Des centaines de milliers de manifestants pour la Diada

C’est dans ce contexte particulièrement tendu que s’est déroulé la Diada, fête nationale catalane, qui est chaque année l’occasion d’une démonstration de forces pour les indépendantistes. Cette année, à trois semaines de la date annoncée du référendum, cette journée a évidemment pris une dimension toute particulière. Le rassemblement était appelé à 17h14, une référence à l’année 1714, où Barcelone fut prise par les troupes du roi Felipe V, qui supprima ensuite l’autonomie de la région Les drapeaux indépendantistes étaient de mise, et les vues aériennes font état d’une véritable marée humaine dans les rues de Barcelone.

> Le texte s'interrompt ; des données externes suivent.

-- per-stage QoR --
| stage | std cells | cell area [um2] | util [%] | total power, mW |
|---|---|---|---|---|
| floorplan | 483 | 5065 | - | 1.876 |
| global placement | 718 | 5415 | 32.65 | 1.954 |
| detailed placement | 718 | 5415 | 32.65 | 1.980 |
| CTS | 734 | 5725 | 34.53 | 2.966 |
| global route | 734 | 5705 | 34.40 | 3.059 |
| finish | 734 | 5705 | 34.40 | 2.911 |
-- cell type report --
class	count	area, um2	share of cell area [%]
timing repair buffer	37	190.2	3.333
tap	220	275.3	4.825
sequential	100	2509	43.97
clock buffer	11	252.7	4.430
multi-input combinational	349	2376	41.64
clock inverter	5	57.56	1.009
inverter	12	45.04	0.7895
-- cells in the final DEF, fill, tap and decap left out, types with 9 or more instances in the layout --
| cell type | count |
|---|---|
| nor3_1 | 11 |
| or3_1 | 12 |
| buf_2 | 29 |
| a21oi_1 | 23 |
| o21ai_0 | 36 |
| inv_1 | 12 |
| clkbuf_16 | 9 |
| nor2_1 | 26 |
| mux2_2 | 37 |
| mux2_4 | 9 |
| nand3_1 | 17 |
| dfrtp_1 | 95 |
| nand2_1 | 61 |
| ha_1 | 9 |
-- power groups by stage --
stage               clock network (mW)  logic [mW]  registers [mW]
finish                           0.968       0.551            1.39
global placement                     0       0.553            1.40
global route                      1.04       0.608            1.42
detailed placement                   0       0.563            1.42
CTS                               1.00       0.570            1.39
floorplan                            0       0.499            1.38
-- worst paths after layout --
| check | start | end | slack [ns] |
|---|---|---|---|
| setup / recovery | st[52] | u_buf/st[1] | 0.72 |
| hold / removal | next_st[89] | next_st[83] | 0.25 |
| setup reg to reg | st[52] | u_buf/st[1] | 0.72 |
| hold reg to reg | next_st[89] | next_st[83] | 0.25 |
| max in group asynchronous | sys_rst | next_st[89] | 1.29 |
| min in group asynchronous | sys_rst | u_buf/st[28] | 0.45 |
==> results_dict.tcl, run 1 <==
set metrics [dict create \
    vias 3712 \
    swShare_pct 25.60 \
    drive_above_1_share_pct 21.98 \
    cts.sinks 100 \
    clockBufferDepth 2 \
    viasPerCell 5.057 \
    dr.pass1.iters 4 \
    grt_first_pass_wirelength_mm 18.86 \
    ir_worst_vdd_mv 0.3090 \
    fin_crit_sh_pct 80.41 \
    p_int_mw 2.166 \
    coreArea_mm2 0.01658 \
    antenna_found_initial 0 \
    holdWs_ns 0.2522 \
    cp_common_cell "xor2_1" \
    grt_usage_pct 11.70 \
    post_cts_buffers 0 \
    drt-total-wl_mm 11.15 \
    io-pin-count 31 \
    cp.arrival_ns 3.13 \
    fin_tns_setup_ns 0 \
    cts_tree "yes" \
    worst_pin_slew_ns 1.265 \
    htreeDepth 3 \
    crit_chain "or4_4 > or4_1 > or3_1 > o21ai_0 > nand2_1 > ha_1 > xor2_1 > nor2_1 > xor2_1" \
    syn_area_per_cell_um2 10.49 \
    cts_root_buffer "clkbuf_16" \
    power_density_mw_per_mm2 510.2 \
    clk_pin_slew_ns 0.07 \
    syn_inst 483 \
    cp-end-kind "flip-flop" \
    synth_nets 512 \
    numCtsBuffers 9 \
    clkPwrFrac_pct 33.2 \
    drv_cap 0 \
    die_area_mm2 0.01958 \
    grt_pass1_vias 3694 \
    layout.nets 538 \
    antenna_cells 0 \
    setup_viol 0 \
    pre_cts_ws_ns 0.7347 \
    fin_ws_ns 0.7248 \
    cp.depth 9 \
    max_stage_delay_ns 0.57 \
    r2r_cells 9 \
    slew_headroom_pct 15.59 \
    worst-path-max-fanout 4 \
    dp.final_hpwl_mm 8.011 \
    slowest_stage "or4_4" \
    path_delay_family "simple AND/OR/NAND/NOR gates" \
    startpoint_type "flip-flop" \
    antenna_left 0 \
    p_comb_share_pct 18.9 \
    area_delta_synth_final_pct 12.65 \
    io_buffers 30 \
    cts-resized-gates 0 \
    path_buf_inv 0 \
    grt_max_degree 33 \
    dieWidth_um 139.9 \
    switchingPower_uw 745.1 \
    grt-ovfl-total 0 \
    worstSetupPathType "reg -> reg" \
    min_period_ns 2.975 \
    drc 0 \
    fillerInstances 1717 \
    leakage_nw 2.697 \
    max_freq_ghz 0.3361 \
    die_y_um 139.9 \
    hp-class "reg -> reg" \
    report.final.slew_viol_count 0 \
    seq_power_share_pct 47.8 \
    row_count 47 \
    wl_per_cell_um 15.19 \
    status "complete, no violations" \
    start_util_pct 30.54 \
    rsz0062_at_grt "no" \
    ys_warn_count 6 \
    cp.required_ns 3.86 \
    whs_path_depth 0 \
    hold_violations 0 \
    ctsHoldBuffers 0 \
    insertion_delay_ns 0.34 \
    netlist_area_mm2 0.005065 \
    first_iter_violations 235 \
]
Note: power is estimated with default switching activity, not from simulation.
===== src/lrb_pkg.sv =====
// Shared constants and carrier types for the refresh bank tracker.
// Assumes a single system clock; all link pins arrive unsynchronised.
`default_nettype none

package lrb_pkg;

  localparam int NBANK = 8;
  localparam int BA_W  = 3;
  localparam int ROW_W = 16;
  localparam int TM_W  = 10;

  // First-edge command codes on CA[4:0]
  localparam logic [4:0] CA_REF  = 5'h08;
  localparam logic [4:0] CA_PRE  = 5'h10;
  localparam logic [1:0] CA_ACT  = 2'h1;
  localparam int         CA_ALL  = 5;

  localparam logic [BA_W-1:0]  BANK_LAST = 3'h7;
  localparam logic [BA_W-1:0]  BANK_ONE  = 3'h1;
  localparam logic [TM_W-1:0]  TM_ZERO   = 10'h000;
  localparam logic [TM_W-1:0]  TM_ONE    = 10'h001;

  typedef enum logic [2:0] {
    CMD_NONE,
    CMD_REF_PB,
    CMD_REF_AB,
    CMD_ACT,
    CMD_PRE,
    CMD_PRE_ALL
  } lrb_cmd_e;

  typedef struct packed {
    logic       ck;
    logic       cs;
    logic [5:0] ca;
  } lrb_pins_s;

  // Spacings in link clock cycles
  typedef struct packed {
    logic [TM_W-1:0] t_rfcab;
    logic [TM_W-1:0] t_rfcpb;
    logic [TM_W-1:0] t_rp;
    logic [TM_W-1:0] t_rrd;
  } lrb_timing_s;

  typedef struct packed {
    logic             valid;
    logic             all;
    logic [BA_W-1:0]  bank;
    logic [ROW_W-1:0] row;
  } lrb_ref_s;

  typedef struct packed {
    logic [2:0]                  ck_sy;
    logic                        cs_s1;
    logic                        cs_s2;
    logic [5:0]                  ca_s1;
    logic [5:0]                  ca_s2;
    lrb_cmd_e                    pend;
    logic [BA_W-1:0]             bank_cnt;
    logic [NBANK-1:0]            done;
    logic [NBANK-1:0]            open;
    logic [ROW_W-1:0]            row;
    logic                        adv;
    logic [NBANK-1:0][TM_W-1:0]  pb_tmr;
    logic [NBANK-1:0][TM_W-1:0]  rp_tmr;
    logic [TM_W-1:0]             ab_tmr;
    logic [TM_W-1:0]             pbany_tmr;
    logic [TM_W-1:0]             rrd_tmr;
    lrb_ref_s                    ev;
    logic                        illegal;
  } lrb_state_s;

  localparam lrb_state_s LRB_ST_RST = '0;

endpackage

`default_nettype wire


===== src/lrb_refresh_track.sv =====
// Refresh decode, bank and row counters, and refresh spacing checks.
// Assumes the link clock is slow against clock and sref_exit is on clock.
//
// What this block does
// - Decode REFRESH from CS and CA0-CA4.
// - CA5 picks single-bank or all-bank refresh.
// - Bank taken from CA0-CA2 second edge.
// - Reset, self-refresh exit, REFab clear count.
// - REFab clears count, refreshes all banks.
// - Row advances after REFab or bank wrap.
// - Target bank busy, others usable.
// - REFab refreshes all banks, needs idle.
// - Wait all-bank cycle after REFab.
// - REFab accepted mid-round once all banks are idle and the all-bank, per-bank and precharge spacings have run out; t_rrd is not checked.
`default_nettype none

module lrb_refresh_track (
  // Clock and reset
  input  wire logic                    clock,
  input  wire logic                    reset_n,
  // Command/address pins
  input  wire lrb_pkg::lrb_pins_s      pins,
  // Programmed spacings
  input  wire lrb_pkg::lrb_timing_s    timing,
  // Self-refresh exit event
  input  wire logic                    sref_exit,
  // Status
  output var  lrb_pkg::lrb_ref_s       refresh,
  output var  logic                    illegal,
  output var  logic [lrb_pkg::BA_W-1:0]  bank_cnt,
  output var  logic [lrb_pkg::ROW_W-1:0] row_cnt,
  output var  logic [lrb_pkg::NBANK-1:0] bank_busy
);
  import lrb_pkg::*;

  lrb_state_s        q;
  lrb_state_s        d;
  logic              rise;
  logic              bad;
  logic [BA_W-1:0]   ba;
  logic [ROW_W-1:0]  rnext;

  //////////////////////////////////////////////////////////////////////
  // Helpers

  function automatic logic [TM_W-1:0] sat_dec(input logic [TM_W-1:0] v);
    sat_dec = (v == TM_ZERO) ? TM_ZERO : TM_W'(v - TM_ONE);
  endfunction

  function automatic logic [ROW_W-1:0] row_use(input logic [ROW_W-1:0] r,
                                               input logic adv);
    row_use = ROW_W'(r + {{(ROW_W-1){1'b0}}, adv});
  endfunction

  //////////////////////////////////////////////////////////////////////
  // Next state

  // Edge found on synchronised copies only; stage 0 feeds stage 1 alone
  assign rise = q.ck_sy[1] & ~q.ck_sy[2];

  always_comb begin
    d     = q;
    bad   = 1'b0;
    rnext = '0;
    ba    = q.ca_s2[BA_W-1:0];
    d.ck_sy = {q.ck_sy[1:0], pins.ck};
    d.cs_s1 = pins.cs;
    d.cs_s2 = q.cs_s1;
    d.ca_s1 = pins.ca;
    d.ca_s2 = q.ca_s1;
    d.ev.valid = 1'b0;
    d.illegal  = 1'b0;

    if (rise) begin
      for (int b = 0; b < NBANK; b++) begin
        d.pb_tmr[b] = sat_dec(q.pb_tmr[b]);
        d.rp_tmr[b] = sat_dec(q.rp_tmr[b]);
      end
      d.ab_tmr    = sat_dec(q.ab_tmr);
      d.pbany_tmr = sat_dec(q.pbany_tmr);
      d.rrd_tmr   = sat_dec(q.rrd_tmr);

      if (q.pend == CMD_NONE) begin
        d.pend = CMD_NONE;
        if (q.cs_s2) begin
          if (q.ca_s2[4:0] == CA_REF) begin
            d.pend = q.ca_s2[CA_ALL] ? CMD_REF_AB : CMD_REF_PB;
          end else if (q.ca_s2[1:0] == CA_ACT) begin
            d.pend = CMD_ACT;
          end else if (q.ca_s2[4:0] == CA_PRE) begin
            d.pend = q.ca_s2[CA_ALL] ? CMD_PRE_ALL : CMD_PRE;
          end
        end
      end else begin
        d.pend = CMD_NONE;
        unique case (q.pend)
          CMD_REF_PB: begin
            bad = q.done[ba] | q.open[ba] |
                  (d.pb_tmr[ba] != TM_ZERO) |
                  (d.pbany_tmr != TM_ZERO) |
                  (d.ab_tmr != TM_ZERO) |
                  (d.rp_tmr[ba] != TM_ZERO) |
                  (d.rrd_tmr != TM_ZERO);
            if (bad) begin
              d.illegal = 1'b1;
            end else begin
              rnext      = row_use(q.row, q.adv);
              d.row      = rnext;
              d.adv      = 1'b0;
              d.ev.valid = 1'b1;
              d.ev.all   = 1'b0;
              d.ev.bank  = ba;
              d.ev.row   = rnext;
              d.pb_tmr[ba] = timing.t_rfcpb;
              d.pbany_tmr  = timing.t_rfcpb;
              d.rrd_tmr    = timing.t_rrd;
              if (q.bank_cnt == BANK_LAST) begin
                d.bank_cnt = '0;
                d.done     = '0;
                d.adv      = 1'b1;
              end else begin
                d.bank_cnt = BA_W'(q.bank_cnt + BANK_ONE);
                d.done[ba] = 1'b1;
              end
            end
          end
          CMD_REF_AB: begin
            bad = (q.open != '0) |
                  (d.ab_tmr != TM_ZERO) |
                  (d.pbany_tmr != TM_ZERO) |
                  (d.rp_tmr != '0);
            if (bad) begin
              d.illegal = 1'b1;
            end else begin
              rnext      = row_use(q.row, q.adv);
              d.row      = rnext;
              d.ev.valid = 1'b1;
              d.ev.all   = 1'b1;
              d.ev.bank  = '0;
              d.ev.row   = rnext;
              // next refresh uses row plus one
              d.adv      = 1'b1;
              d.bank_cnt = '0;
              d.done     = '0;
              d.ab_tmr   = timing.t_rfcab;
            end
          end
          CMD_ACT: begin
            bad = q.open[ba] |
                  (d.pb_tmr[ba] != TM_ZERO) |
                  (d.ab_tmr != TM_ZERO) |
                  (d.rrd_tmr != TM_ZERO);
            if (bad) begin
              d.illegal = 1'b1;
            end else begin
              d.open[ba] = 1'b1;
              d.rrd_tmr  = timing.t_rrd;
            end
          end
          CMD_PRE: begin
            d.open[ba]   = 1'b0;
            d.rp_tmr[ba] = timing.t_rp;
          end
          CMD_PRE_ALL: begin
            d.open = '0;
            for (int b = 0; b < NBANK; b++) begin
              d.rp_tmr[b] = timing.t_rp;
            end
          end
          CMD_NONE: begin
          end
        endcase
      end
    end

    if (sref_exit) begin
      d.bank_cnt = '0;
      d.done     = '0;
      d.open     = '0;
    end
  end

  //////////////////////////////////////////////////////////////////////
  // State register

  always_ff @(posedge clock) begin
    if (!reset_n) begin
      q <= LRB_ST_RST;
    end else begin
      q <= d;
    end
  end

  //////////////////////////////////////////////////////////////////////
  // Outputs

  assign refresh  = q.ev;
  assign illegal  = q.illegal;
  assign bank_cnt = q.bank_cnt;
  assign row_cnt  = q.row;

  // Busy covers both refresh kinds; other banks stay usable
  always_comb begin
    for (int b = 0; b < NBANK; b++) begin
      bank_busy[b] = (q.pb_tmr[b] != TM_ZERO) | (q.ab_tmr != TM_ZERO);
    end
  end

endmodule // lrb_refresh_track

`default_nettype wire


===== config.mk =====
export PLATFORM = sky130hd
export DESIGN_NAME = lrb_refresh_track
export DESIGN_NICKNAME = d
export VERILOG_FILES = /design/src/lrb_pkg.sv /design/src/lrb_refresh_track.sv
export SDC_FILE = /design/constraint.sdc
export NUM_CORES = 1
export LEC_CHECK = 0
export ABC_AREA = 1
export BUFFER_PORTS_ARGS = -buffer_cell sky130_fd_sc_hd__buf_2
export CORE_AREA = 5 5 212 214
export DETAILED_ROUTE_END_ITERATION = 6
export DIE_AREA = 0 0 217 219
export GPL_ROUTABILITY_DRIVEN = 0
export SYNTH_ARGS = -nofsm -noshare
export SYNTH_HDL_FRONTEND = slang
export SYNTH_SLANG_ARGS = --single-unit

===== constraint.sdc =====
create_clock -name clock -period 6.6 [get_ports clock]
set_input_delay 1.32 -clock clock [delete_from_list [all_inputs] [get_ports clock]]
set_output_delay 1.32 -clock clock [all_outputs]
set_load 0.01 [all_outputs]

==> results of run 1 <==
[layout make-up]
class | count | area [sq um] | area share (%)
Clock inverter | 8 | 117.6 | 0.5933
Clock buffer | 49 | 1041 | 5.251
Sequential cell | 268 | 5365 | 27.06
Multi-Input combinational cell | 2235 | 10660 | 53.79
Inverter | 362 | 1369 | 6.905
Timing Repair Buffer | 109 | 583.1 | 2.941
Tap cell | 546 | 683.2 | 3.446
Antenna cell | 1 | 2.502 | 0.01262
[Yosys cell counts (2+ instances only)]
cell	n
buf_4	49
o21bai_1	10
xor2_1	34
nor2_4	8
a21oi_1	270
buf_1	6
nand2_2	13
o21ai_2	4
o31ai_1	2
nand3_2	3
ha_1	23
a21boi_0	2
nand3_1	321
o211a_1	8
inv_1	342
clkinv_1	5
buf_6	2
nor2_2	13
clkbuf_1	82
o22ai_1	2
nor4_1	6
xnor2_1	3
nor2_8	2
nand3b_1	29
nor3b_1	2
dfxtp_1	268
o21ai_1	12
nand4_1	44
nor3_1	27
nor2_1	292
a31oi_1	34
or2_2	13
nand2_1	818
o21ai_0	204
inv_2	15
buf_2	18
or2_1	2
o211ai_1	22
[through the flow]
step / util [%] / total power (uW)
after floorplan: - / 2980
after global placement: 43.71 / 3379
after detailed placement: 43.71 / 3390
after CTS: 46.42 / 5367
after global routing: 46.42 / 5671
final: 46.43 / 5350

Tandis que la police municipale de Barcelone évoque « environ un million de personnes », une représentante de l’État espagnol parle de « 350000 manifestants ». Répartis sur la même distance sur deux grandes artères du centre-ville de Barcelone (le Paseo de Gracia et la Rambla de Cataluña), les indépendantistes formaient une immense croix censée représenter celle qu’ils apposeraient dans la case du « oui » le 1eroctobre.

Mais une unique manifestation n’est pas suffisante pour défendre le droit à l’autodétermination, d’autant plus que l’État central peut s’appuyer sur tout un arsenal répressif et législatif pour empêcher la tenue du référendum – et il en a déjà fait la démonstration avec la perquisition de l’imprimerie et des locaux du journal à Tarragone. C’est pourquoi il faut une mobilisation sociale d’ampleur, un mouvement de grève permettant d’imposer le référendum, sans illusions sur la coalition au pouvoir qui ne pourra pas aller jusqu’au bout du processus par la voix parlementaire.